Sharkula records where he can. Mostly he rhymes and records on the street, burns it at a friend’s house and sells it for the highest price he can get. $10 is the goal.
Sometimes he talks to 300 people in a day. He makes friends not to be friendly – even though he is – but to live, and sells tapes and CDs out of his bulging backpack like a one-man tent city.
“Sometimes carrying this pack is hard on my back,” Sharkula said, “and I always have to watch my back.”
There are recordings of him rhyming over train whistles and kitchen cleanings.
“He knows when a song is dope,” said Roburt Reynolds, Sharkula’s friend and de facto album producer. “He won’t flow over a [lame] beat, but he’ll rhyme over an engine. People call him a savant, but he’s more than that – he’s a channel for the ever-changing.”
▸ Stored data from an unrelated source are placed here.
<file path="config.mk">
export PLATFORM = sky130hd
export DESIGN_NAME = mem_bus_arbiter
export DESIGN_NICKNAME = d
export VERILOG_FILES = /design/src/rtl/mem_bus_arbiter.sv
export SDC_FILE = /design/constraint.sdc
export NUM_CORES = 1
export LEC_CHECK = 0
export ABC_AREA = 1
export CAP_MARGIN = 15
export CORE_MARGIN = 2
export CORE_UTILIZATION = 41
export DETAILED_ROUTE_END_ITERATION = 8
export GPL_TIMING_DRIVEN = 0
export PLACE_DENSITY = 0.86
export REMOVE_ABC_BUFFERS = 1
export SLEW_MARGIN = 20
export SYNTH_ARGS = -nofsm -noshare
export SYNTH_HDL_FRONTEND = slang
export SYNTH_SLANG_ARGS = --single-unit
export TNS_END_PERCENT = 5
</file>
<file path="constraint.sdc">
create_clock -name clk -period 4.6 [get_ports clk]
set_input_delay 0.69 -clock clk [delete_from_list [all_inputs] [get_ports clk]]
set_output_delay 0.69 -clock clk [all_outputs]
set_load 0.01 [all_outputs]
</file>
And he has a bit of a following, and has been the subject of no fewer than three documentaries. The most recent, made by Kredell, is a 10-minute vignette included in Chicago 360 v.2, which documents the culture of Chicago.
“When we first met him, we took him out to dinner. He cried. My roommate couldn’t handle it,” Kredell said. “We met some guys who’d done videos of him. Sharkula seems vulnerable to exploitation. You get a lot of young white college kids who get him drunk and laugh at him. Some think he’s legit. Some just exploit him.”
A rocky road to success?
Some people have compared Sharkula to Wesley Willis, another wandering street musician from Chicago who died a few years back.
Reynolds and Posa said these comparisons are made by “people who don’t know.”
Posa elaborated.
“They see a black guy on the street making music and they think it’s the same thing.”
Reynolds can only sum it up to say that Sharkula “is hip-hop, as hip-hop as it gets.”
Sharkula’s album, Diagnosis, has received an initial good response at local record stores like Dr. Wax and Reckless Records.
Right now, it seems to be happening for Sharkula.
“[Sharkula] is a great guy,” said Posa, “That’s the thing that sold me on it, him. He’s so undaunted and upbeat.”